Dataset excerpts
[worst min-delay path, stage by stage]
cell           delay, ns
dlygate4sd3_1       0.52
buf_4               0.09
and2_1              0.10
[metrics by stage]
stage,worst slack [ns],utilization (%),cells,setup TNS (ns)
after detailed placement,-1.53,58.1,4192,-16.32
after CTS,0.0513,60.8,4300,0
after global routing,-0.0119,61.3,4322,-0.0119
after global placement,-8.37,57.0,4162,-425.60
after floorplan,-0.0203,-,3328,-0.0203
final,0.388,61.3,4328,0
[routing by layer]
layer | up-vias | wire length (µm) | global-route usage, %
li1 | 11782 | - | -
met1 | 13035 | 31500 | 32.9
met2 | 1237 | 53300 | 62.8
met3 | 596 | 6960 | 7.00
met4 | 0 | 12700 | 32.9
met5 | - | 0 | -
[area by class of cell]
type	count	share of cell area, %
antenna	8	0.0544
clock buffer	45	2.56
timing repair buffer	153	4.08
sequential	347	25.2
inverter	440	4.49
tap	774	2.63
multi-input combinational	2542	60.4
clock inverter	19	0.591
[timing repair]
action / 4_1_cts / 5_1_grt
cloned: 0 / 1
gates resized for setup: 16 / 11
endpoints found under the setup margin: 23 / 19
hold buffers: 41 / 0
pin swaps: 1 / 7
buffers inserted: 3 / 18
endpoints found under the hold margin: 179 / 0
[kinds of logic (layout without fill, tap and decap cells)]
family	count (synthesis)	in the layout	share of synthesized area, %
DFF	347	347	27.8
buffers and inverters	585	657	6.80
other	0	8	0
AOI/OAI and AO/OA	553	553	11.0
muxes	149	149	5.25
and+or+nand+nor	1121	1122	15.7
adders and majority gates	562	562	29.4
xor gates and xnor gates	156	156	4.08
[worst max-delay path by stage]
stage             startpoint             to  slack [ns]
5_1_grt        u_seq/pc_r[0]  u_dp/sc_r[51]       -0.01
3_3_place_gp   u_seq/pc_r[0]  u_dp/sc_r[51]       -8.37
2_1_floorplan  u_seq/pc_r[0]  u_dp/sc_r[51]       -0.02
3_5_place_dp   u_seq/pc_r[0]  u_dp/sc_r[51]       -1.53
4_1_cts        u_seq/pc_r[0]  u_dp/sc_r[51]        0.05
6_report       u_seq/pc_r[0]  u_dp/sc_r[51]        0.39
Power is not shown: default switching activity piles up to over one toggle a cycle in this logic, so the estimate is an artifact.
`config.mk`:
```
export PLATFORM = sky130hd
export DESIGN_NAME = pci_bar_window_allocator
export DESIGN_NICKNAME = d
export VERILOG_FILES = /design/src/sv/pbwa_pkg.sv /design/src/sv/pci_bar_window_allocator.sv /design/src/sv/pbwa_cfg_regs.sv /design/src/sv/pbwa_slot_calc.sv
export SDC_FILE = /design/constraint.sdc
export NUM_CORES = 1
export LEC_CHECK = 0
export ABC_CLOCK_PERIOD_IN_PS = 10410
export BUFFER_PORTS_ARGS = -buffer_cell sky130_fd_sc_hd__buf_2
export CAP_MARGIN = 20
export CORE_MARGIN = 2
export CORE_UTILIZATION = 40
export DETAILED_ROUTE_END_ITERATION = 8
export HOLD_SLACK_MARGIN = 0.15
export RECOVER_POWER = 100
export SYNTH_ARGS = -nofsm -noshare
export SYNTH_HDL_FRONTEND = slang
export SYNTH_SLANG_ARGS = --single-unit
export TNS_END_PERCENT = 5
```
`constraint.sdc`:
```
create_clock -name clk -period 10.41 [get_ports clk]
set_clock_uncertainty 0.15 [all_clocks]
set_input_delay 2.6025 -clock clk [delete_from_list [all_inputs] [get_ports clk]]
set_output_delay 2.6025 -clock clk [all_outputs]
set_load 0.03 [all_outputs]
```
`src/sv/pbwa_pkg.sv`:
```
// Shared types and constants for the PCI BAR window allocator.
`default_nettype none

package pbwa_pkg;

    localparam int ADDR_W     = 32;
    localparam int CFG_IDX_W  = 2;
    localparam int IN_DATA_W  = 64;
    localparam int IN_USER_W  = 2;
    localparam int OUT_DATA_W = 40;
    localparam int OUT_USER_W = 3;

    localparam logic [ADDR_W-1:0] RST_WINDOW_BASE  = 32'h1000_0000;
    localparam logic [ADDR_W-1:0] RST_WINDOW_LIMIT = 32'h3EFF_0000;
    localparam logic [ADDR_W-1:0] ADDR_FIELD_MASK  = 32'hFFFF_FFF0;

    // Memory type code in bits 2:1 of a memory BAR that marks a 64-bit slot.
    localparam logic [1:0] MEM_TYPE_64 = 2'b10;

    localparam logic [CFG_IDX_W-1:0] CFG_WINDOW_BASE  = 2'd0;
    localparam logic [CFG_IDX_W-1:0] CFG_WINDOW_LIMIT = 2'd1;

    typedef enum logic [2:0] {
        ACT_IO       = 3'd0,
        ACT_UPPER    = 3'd1,
        ACT_UNIMPL   = 3'd2,
        ACT_NOSPACE  = 3'd3,
        ACT_ASSIGNED = 3'd4,
        ACT_RESTART  = 3'd5
    } action_t;

    typedef struct packed {
        logic              kind;
        logic              first_of_device;
        logic [ADDR_W-1:0] bar_value;
        logic [ADDR_W-1:0] size_readback;
    } item_t;

    typedef struct packed {
        action_t           action;
        logic [ADDR_W-1:0] assigned_address;
        logic              clear_upper;
    } result_t;

    typedef struct packed {
        logic [ADDR_W-1:0] next_free;
        logic              upper_pending;
    } alloc_state_t;

    typedef struct packed {
        logic [ADDR_W-1:0] window_base;
        logic [ADDR_W-1:0] window_limit;
    } window_cfg_t;

endpackage

`default_nettype wire

```
`src/sv/pci_bar_window_allocator.sv`:
```
// Top level of the PCI BAR window allocator: request and result registers around the placer.
`default_nettype none

// Places BAR slots into a 32-bit memory window with a bump pointer. Each request
// is one slot (original value and all-ones readback) or a restart, and yields
// exactly one result in order. A request is registered on acceptance; its result
// (add, align and limit compare on the held free pointer) is registered once the
// result register is free, so one request is taken every cycle unless m_tready
// stalls the output. The user must write window bounds through the cfg port while
// idle, which the block does not enforce; a new base takes effect at restart.
module pci_bar_window_allocator (
    input  wire logic                              clk,
    input  wire logic                              rst_n,
    // Slave side: tdata = bar_value[31:0], size_readback[63:32];
    input  wire logic                              s_tvalid,
    output logic                                   s_tready,
    input  wire logic [pbwa_pkg::IN_DATA_W-1:0]     s_tdata,
    // tuser = kind[0], first_of_device[1]
    input  wire logic [pbwa_pkg::IN_USER_W-1:0]     s_tuser,
    output logic                                   m_tvalid,
    input  wire logic                              m_tready,
    // Master side: tdata = assigned_address[31:0], clear_upper[32], zero[39:33]
    output logic [pbwa_pkg::OUT_DATA_W-1:0]         m_tdata,
    // tuser = action[2:0]
    output logic [pbwa_pkg::OUT_USER_W-1:0]         m_tuser,
    input  wire logic                              cfg_valid,
    output logic                                   cfg_ready,
    input  wire logic [pbwa_pkg::CFG_IDX_W-1:0]     cfg_index,
    input  wire logic [pbwa_pkg::ADDR_W-1:0]        cfg_data
);
    import pbwa_pkg::*;

    window_cfg_t  window;
    item_t        item_reg;
    logic         item_valid_reg;
    alloc_state_t state_reg;
    alloc_state_t state_next;
    result_t      result_next;
    result_t      result_reg;
    logic         out_valid_reg;
    logic         out_free;
    logic         advance;

    pbwa_cfg_regs u_cfg (
        .clk       (clk),
        .rst_n     (rst_n),
        .cfg_valid (cfg_valid),
        .cfg_ready (cfg_ready),
        .cfg_index (cfg_index),
        .cfg_data  (cfg_data),
        .window    (window)
    );

    pbwa_slot_calc u_calc (
        .item       (item_reg),
        .state_cur  (state_reg),
        .window     (window),
        .result     (result_next),
        .state_next (state_next)
    );

    assign out_free = !out_valid_reg || m_tready;
    assign advance  = item_valid_reg && out_free;
    assign s_tready = !item_valid_reg || out_free;

    always_ff @(posedge clk or negedge rst_n)
    begin
        if (!rst_n)
        begin
            item_valid_reg          <= 1'b0;
            out_valid_reg           <= 1'b0;
            state_reg.next_free     <= RST_WINDOW_BASE;
            state_reg.upper_pending <= 1'b0;
        end
        else
        begin
            if (s_tready)
            begin
                item_valid_reg <= s_tvalid;
            end
            if (out_free)
            begin
                out_valid_reg <= item_valid_reg;
            end
            // Allocator state moves only when a request retires into the result register.
            if (advance)
            begin
                state_reg <= state_next;
            end
        end
    end

    always_ff @(posedge clk)
    begin
        if (s_tvalid && s_tready)
        begin
            item_reg.kind            <= s_tuser[0];
            item_reg.first_of_device <= s_tuser[1];
            item_reg.bar_value       <= s_tdata[ADDR_W-1:0];
            item_reg.size_readback   <= s_tdata[2*ADDR_W-1:ADDR_W];
        end
        if (advance)
        begin
            result_reg <= result_next;
        end
    end

    assign m_tvalid = out_valid_reg;
    assign m_tuser  = result_reg.action;
    assign m_tdata  = {{(OUT_DATA_W-ADDR_W-1){1'b0}}, result_reg.clear_upper,
                       result_reg.assigned_address};

endmodule

`default_nettype wire

```
`src/sv/pbwa_cfg_regs.sv`:
```
// Configuration registers holding the allocation window bounds.
`default_nettype none

module pbwa_cfg_regs (
    input  wire logic                          clk,
    input  wire logic                          rst_n,
    input  wire logic                          cfg_valid,
    output logic                               cfg_ready,
    input  wire logic [pbwa_pkg::CFG_IDX_W-1:0] cfg_index,
    input  wire logic [pbwa_pkg::ADDR_W-1:0]    cfg_data,
    output pbwa_pkg::window_cfg_t              window
);
    import pbwa_pkg::*;

    window_cfg_t window_reg;

    assign cfg_ready = 1'b1;
    assign window    = window_reg;

    // Writes to indexes past the register list are dropped.
    always_ff @(posedge clk or negedge rst_n)
    begin
        if (!rst_n)
        begin
            window_reg.window_base  <= RST_WINDOW_BASE;
            window_reg.window_limit <= RST_WINDOW_LIMIT;
        end
        else if (cfg_valid && cfg_ready)
        begin
            if (cfg_index == CFG_WINDOW_BASE)
            begin
                window_reg.window_base <= cfg_data;
            end
            else if (cfg_index == CFG_WINDOW_LIMIT)
            begin
                window_reg.window_limit <= cfg_data;
            end
        end
    end

endmodule

`default_nettype wire

```
`src/sv/pbwa_slot_calc.sv`:
```
// Placement logic for one BAR slot: alignment, limit check and pointer bump.
`default_nettype none

module pbwa_slot_calc (
    input  pbwa_pkg::item_t        item,
    input  pbwa_pkg::alloc_state_t state_cur,
    input  pbwa_pkg::window_cfg_t  window,
    output pbwa_pkg::result_t      result,
    output pbwa_pkg::alloc_state_t state_next
);
    import pbwa_pkg::*;

    logic [ADDR_W-1:0] mask;
    logic [ADDR_W-1:0] size;
    logic [ADDR_W:0]   bumped;
    logic [ADDR_W:0]   aligned;
    logic [ADDR_W+1:0] region_end;
    logic              is64;

    // size - 1 equals ~mask, so rounding up is one add and an AND with the mask.
    assign mask       = item.size_readback & ADDR_FIELD_MASK;
    assign size       = ~mask + {{(ADDR_W-1){1'b0}}, 1'b1};
    assign bumped     = {1'b0, state_cur.next_free} + {1'b0, ~mask};
    assign aligned    = bumped & {1'b1, mask};
    assign region_end = {1'b0, aligned} + {2'b00, size};
    assign is64       = (item.bar_value[2:1] == MEM_TYPE_64);

    always_comb
    begin
        result.action           = ACT_IO;
        result.assigned_address = '0;
        result.clear_upper      = 1'b0;
        state_next              = state_cur;

        if (item.kind)
        begin
            state_next.next_free     = window.window_base;
            state_next.upper_pending = 1'b0;
            result.action            = ACT_RESTART;
        end
        else if (state_cur.upper_pending && !item.first_of_device)
        begin
            state_next.upper_pending = 1'b0;
            result.action            = ACT_UPPER;
        end
        else if (item.bar_value[0])
        begin
            state_next.upper_pending = 1'b0;
            result.action            = ACT_IO;
        end
        else
        begin
            // A 64-bit slot marks its successor even when it is not placed.
            state_next.upper_pending = is64;
            if (mask == '0)
            begin
                result.action = ACT_UNIMPL;
            end
            else if (region_end > {2'b00, window.window_limit})
            begin
                result.action = ACT_NOSPACE;
            end
            else
            begin
                state_next.next_free    = region_end[ADDR_W-1:0];
                result.action           = ACT_ASSIGNED;
                result.assigned_address = aligned[ADDR_W-1:0];
                result.clear_upper      = is64;
            end
        end
    end

endmodule

`default_nettype wire
```
Word-level counts from Yosys, hierarchy flattened. Index checks and enable logic that the tools add are counted.

Register bits: 172. Latch bits: 0. Bits in writable memories: 0. Memory bits (read-only): 0. Input bits: 105. Output and inout bits: 46. Logic and storage cells: 55. Memories: 0.

$add $sub $neg: 3. Multipliers: 0. Divide/modulo/power cells: 0. Magnitude comparators: 1. Equality and inequality tests: 6. Shift-type cells: 0. Muxes and demuxes: 11. Bitwise gates (word level): 3. Reductions and logical operators: 16.

Operators with widths (number): $mux 32 (4); $add 33x32->34 (1); $gt 34x32->1 (1); $add 32x32->33 (1); $and 33x33->33 (1); $mux 33 (1); $add 32x1->32 const B (1); $logic_not 32->1 (1); $not 32->32 (1); $mux 3 (4); $ne 2x2->1 const B (3); $reduce_and 5->1 (1); $reduce_or 5->1 (1); $logic_and 1x1->1 (3); $logic_not 1->1 (3); $reduce_and 3->1 (1); $reduce_or 3->1 (1); $eq 2x1->1 const B (1); $eq 2x2->1 const B (1); $logic_not 2->1 (1); $logic_or 1x1->1 (2); $mux 1 (2); $ne 2x1->1 const B (1); $reduce_and 2->1 (1); other kinds (2) (2).

Depth between registers and ports, before layout.
Word-level depth: 10. Mapped depth: 30. Depth with buffers taken out: 29.

By module. A second synthesis with hierarchy kept.

Cell total of the unflattened synthesis: 1029. Area, all modules: 11926.4 um2.

Modules (own cells, without submodules): pbwa_slot_calc (times used 1, cells each 703, area each 4916.0 um2, sequential area each 0.0 um2); pci_bar_window_allocator (times used 1, cells each 188, area each 4565.6 um2, sequential area each 3940.0 um2); pbwa_cfg_regs (times used 1, cells each 138, area each 2444.8 um2, sequential area each 1619.1 um2).

Worst setup path after synthesis. No wires, ideal clock.

Path kind: register -> register. Start: register item_reg[4] (netlist name). End: register state_reg[10] (netlist name). Library setup time: 125 ps. Arrival: 5948 ps. Data required time: 10135 ps. Setup slack: 4187 ps. Cell stages (with the launch flop): 30. Path buffers: 1. Clock period less this slack: 6223 ps. Cells stage by stage: edfxtp_1 > inv_1 > ha_1 > o41a_1 > a221oi_4 > or4_1 > o211ai_2 > a21oi_1 > o21ai_0 > xor2_1 > nand2_1 > inv_1 > ha_1 > o21ai_0 > nor2_1 > o41ai_1 > a21boi_1 > o21ai_0 > xor2_1 > ha_1 > a21o_1 > a21o_1 > a21oi_1 > a21oi_1 > a211oi_1 > a211oi_1 > nor3_4 > a31oi_4 > buf_6 > mux2_4.

Elaborated cells on any way between the ends: 15. Those cells by class: add/sub (3); order compare (1); eq/ne (2); mux (5); bitwise (2); reduce/logical (2).

RTL lines: start, declared (line pci_bar_window_allocator.sv:34) `item_t item_reg;`; $not 32->32 (line pbwa_slot_calc.sv:23) `assign bumped = {1'b0, state_cur.next_free} + {1'b0, ~mask};`; $add 32x32->33 (line pbwa_slot_calc.sv:23); $and 33x33->33 (line pbwa_slot_calc.sv:24) `assign aligned = bumped & {1'b1, mask};`; via u_calc.aligned[20] (line pbwa_slot_calc.sv:16) `logic [ADDR_W:0] aligned;`; $add 33x32->34 (line pbwa_slot_calc.sv:25) `assign region_end = {1'b0, aligned} + {2'b00, size};`; $gt 34x32->1 (line pbwa_slot_calc.sv:59) `else if (region_end > {2'b00, window.window_limit})`; $ne 2x2->1 (no source line); $reduce_and 5->1 (no source line); end signal, assigned (line pci_bar_window_allocator.sv:88) `state_reg <= state_next;`; end, declared (line pci_bar_window_allocator.sv:36) `alloc_state_t state_reg;`.

The timed path passes the listed nets, and every way through them passes these cells. The select of a mux whose other input is x is not followed. A chain may end at the register's enable or synchronous reset.

Worst setup path after layout.
Start: register item_reg[4] (netlist name). End: register result_reg, in the netlist m_tdata[21], data pin.

Word-level cells in the longest chain between the ends: 6. Elaborated cells on any way between the ends: 8. Those cells by class: add/sub (3); order compare (1); bitwise (2); reduce/logical (2).

RTL lines: $not 32->32 (line pbwa_slot_calc.sv:23); $add 32x32->33 (line pbwa_slot_calc.sv:23); $and 33x33->33 (line pbwa_slot_calc.sv:24); via u_calc.aligned[20] (line pbwa_slot_calc.sv:16); $add 33x32->34 (line pbwa_slot_calc.sv:25); $gt 34x32->1 (line pbwa_slot_calc.sv:59); $reduce_or 5->1 (no source line); end signal, assigned (line pci_bar_window_allocator.sv:104) `result_reg <= result_next;`; end, declared (line pci_bar_window_allocator.sv:39) `result_t result_reg;`.

The timed path passes the listed nets, and every way through them passes these cells.

==> flow_metrics.env <==
export IMPL_status="complete, but fails checks"
export IMPL_violations="capacitance limit, slew limit"
export IMPL_ios=151
export IMPL_h_tree_depth=4
export IMPL_largest_reg_flops=64
export IMPL_pre_cts_ws_ns=2.52
export IMPL_maxCapViolCount=5
export IMPL_timing_rr_start="item_reg[4]"
export IMPL_antenna_found_initial=1
export IMPL_syn_avg_cell_area_um2=10.5
export IMPL_worstSetupPathType="flop to flop"
export IMPL_ys_types=74
export IMPL_leakagePower_nw=5.50
export IMPL_cts_resized=0
export IMPL_dp_cells=1439
export IMPL_fin_nets=1314
export IMPL_core_rowCount=59
export IMPL_grt_pass1_vias=7284
export IMPL_cts_root_buf="clkbuf_16"
export IMPL_startpoint="item_reg[4]"
export IMPL_dp_hpwl_um=18500
export IMPL_synthArstFlopShare_pct=60.4
export IMPL_path_delay_family="compound AO/OA/AOI/OAI gates"
export IMPL_rsz0062_at_grt="false"
export IMPL_grt_pass1_wl_um=39600
export IMPL_place_gp_congestion=0.839
export IMPL_arrival_ns=8.86
export IMPL_hold_viol=0
export IMPL_synth_edf_count=65
export IMPL_whs_ns=0.344
export IMPL_syn_cell_area_um2=10600
export IMPL_syn_inst=1015
export IMPL_start_kind="flop"
export IMPL_endpoint_kind="flop"
export IMPL_vdd_ir_drop_max_mv=0.145
export IMPL_ys_seq_area_share_pct=41.8
export IMPL_max_stage_delay_ns=0.78
export IMPL_drt_first_iter_violations=465
export IMPL_clockBufferDepth=2
export IMPL_drv_slew=212
export IMPL_power_density_nw_per_um2=306
export IMPL_insertion_delay_ns=0.44
export IMPL_crit_path_max_fanout=28
export IMPL_timing_fmax_mhz=114
export IMPL_grt_max_degree=83
export IMPL_critPathSlowestCell="nor3_1"
export IMPL_fin_crit_sh_pct=84.6
export IMPL_post_cts_setup_buffer_count=0
export IMPL_grt_use_total_pct=18.0
export IMPL_start_util_pct=40.8
export IMPL_layout_setup_ws_ns=1.60
export IMPL_fin_crit_ns=8.81
export IMPL_viasPerCell=5.17
export IMPL_fin_setup_tns_ns=0
export IMPL_ant_nets=0
export IMPL_yosys_warnings=0
export IMPL_slew_headroom_pct=-162
export IMPL_timing_critical_path_buf_inv=2
export IMPL_finalSetupViolations=0
export IMPL_first_pass_iters=5
export IMPL_area_delta_synth_final_pct=12.4
export IMPL_drive_above_1_share_pct=18.5
export IMPL_cp_required_ns=10.46
export IMPL_worst_pin_slew_ns=3.93
export IMPL_grt_overflow=0
export IMPL_cts_sinks=164
export IMPL_wl_um=24800
export IMPL_die_width_um=167
export IMPL_io_buffers=105
export IMPL_synthFlopType="dfrtp_1"
export IMPL_hold_buffers=0
export IMPL_cts_buffers=17
export IMPL_worstHoldPathType="flop to flop"
export IMPL_route_vias_total=7615
export IMPL_coreArea_um2=26100
export IMPL_synth_seq_cells=164
export IMPL_n_fill_cell=2513
export IMPL_drc=0
export IMPL_finalNonFillerCells=1473
export IMPL_wl_per_cell_um=16.8
export IMPL_dieArea_um2=27900
export IMPL_hold_start="state_reg[29]"
export IMPL_cts_tree="built"
export IMPL_die_y_um=167
export IMPL_path_clk_slew_ns=0.08
## stage by stage
| step | instance area [um2] | util, % | total power (W) |
|---|---|---|---|
| detailed placement | 11500 | 44.1 | 0.00304 |
| global placement | 11500 | 44.1 | 0.00302 |
| floorplan | 10700 | - | 0.00257 |
| global route | 11900 | 45.8 | 0.00396 |
| CTS | 12100 | 46.3 | 0.00371 |
| finish | 11900 | 45.8 | 0.00366 |
## cells in the mapped netlist (all sizes together), types with 3 or more instances
| master | count | area (um2) |
|---|---|---|
| o211ai | 3 | 27.5 |
| mux2i | 31 | 310 |
| o21a | 5 | 37.5 |
| a21o | 30 | 225 |
| mux2 | 88 | 1030 |
| nor2 | 61 | 229 |
| or3 | 6 | 37.5 |
| a22o | 4 | 35.0 |
| o21ai | 34 | 170 |
| nand4 | 13 | 81.3 |
| xor2 | 19 | 166 |
| a21oi | 55 | 279 |
| nand2 | 60 | 225 |
| nand3b | 6 | 57.6 |
| nor4 | 4 | 31.3 |
| a211oi | 17 | 128 |
| a31oi | 6 | 52.6 |
| nor3 | 19 | 106 |
| nor3b | 7 | 52.6 |
| xnor2 | 56 | 490 |
| and3 | 16 | 100 |
| dfrtp | 84 | 2100 |
| edfxtp | 65 | 1950 |
| and2 | 10 | 62.6 |
| clkbuf | 13 | 48.8 |
| dfstp | 15 | 394 |
| a221o | 4 | 40.0 |
| ha | 84 | 1050 |
| nand2b | 8 | 50.1 |
| o31ai | 3 | 22.5 |
| buf | 19 | 135 |
| o21bai | 4 | 30.0 |
| nand3 | 22 | 115 |
| inv | 107 | 402 |
| nor2b | 5 | 31.3 |
## layout make-up
cell class	count	area (um2)	area share, %
sequential	164	4450	37.2
clock inverter	14	155	1.30
inverter	107	402	3.36
tap	335	419	3.51
multi-input combinational	722	5580	46.7
timing repair buffer	112	510	4.27
clock buffer	18	429	3.59
antenna	1	2.50	0.0209
## final timing paths
| path | end | cells after the start | slack (ns) |
|---|---|---|---|
| setup / recovery | m_tdata[21] | 28 | 1.60 |
| hold / removal | state_reg[29] | 2 | 0.34 |
| setup reg to reg | m_tdata[21] | 28 | 1.60 |
| hold reg to reg | state_reg[29] | 2 | 0.34 |
| max in group asynchronous | u_cfg.window[55] | 3 | 3.31 |
| min in group asynchronous | u_cfg.window[2] | 1 | 2.13 |
## tightest hold or removal path: stages (launching register included)
cell     delay (ns)
dfstp_2        0.38
inv_1          0.05
mux2i_1        0.06
## report_power, final
part           leakage [nW]  internal [W]  switching, W  total, W
Clock                 0.288      0.000324      0.000317  0.000641
Sequential             1.79      0.000836      0.000109  0.000944
Combinational          3.42      0.000865       0.00120   0.00207
Total                  5.50       0.00202       0.00163   0.00366
## cell usage in the layout, fill, tap and decap left out, types with 6 or more instances in the layout
cell type,netlist,routed
nand3_1,21,21
edfxtp_1,65,65
mux2i_1,31,31
clkbuf_16,0,17
buf_2,0,68
dfrtp_1,84,84
clkbuf_1,13,43
nand2_1,60,60
mux2_2,77,77
and3_1,16,16
inv_1,107,107
nor2_1,61,61
conb_1,2,12
mux2_1,0,11
a211oi_1,17,17
a21o_1,30,30
or3_1,6,6
nand4_1,13,13
ha_1,84,84
a21oi_1,54,54
and2_1,9,8
nor3b_1,7,7
nor3_1,18,19
inv_8,0,7
o21ai_0,31,31
nand2b_1,8,8
dfstp_2,15,15
xnor2_1,56,56
xor2_1,19,19
## metal layers
metal	global-route usage [%]	routed length, um
met5	0	0
met4	4.27	253
met3	3.85	1230
met2	25.4	10000
met1	27.9	13300
## kinds of logic after synthesis
kind of cell / share of synthesized area [%]
flops: 41.8
fa+ha+maj: 10.1
xor+xnor: 6.18
simple gates: 11.7
mux: 12.6
compound gates: 12.0
other cells: 0.0706
buf+inv: 5.51
No activity file was read; power rests on OpenSTA's default activity.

-- Problem description --
Starting at the line that contains "xnor2_1,56,56", restate word for word every line through the last one in the records above. Return nothing else.

-- Output of the task --
xnor2_1,56,56
xor2_1,19,19
## metal layers
metal	global-route usage [%]	routed length, um
met5	0	0
met4	4.27	253
met3	3.85	1230
met2	25.4	10000
met1	27.9	13300
## kinds of logic after synthesis
kind of cell / share of synthesized area [%]
flops: 41.8
fa+ha+maj: 10.1
xor+xnor: 6.18
simple gates: 11.7
mux: 12.6
compound gates: 12.0
other cells: 0.0706
buf+inv: 5.51
No activity file was read; power rests on OpenSTA's default activity.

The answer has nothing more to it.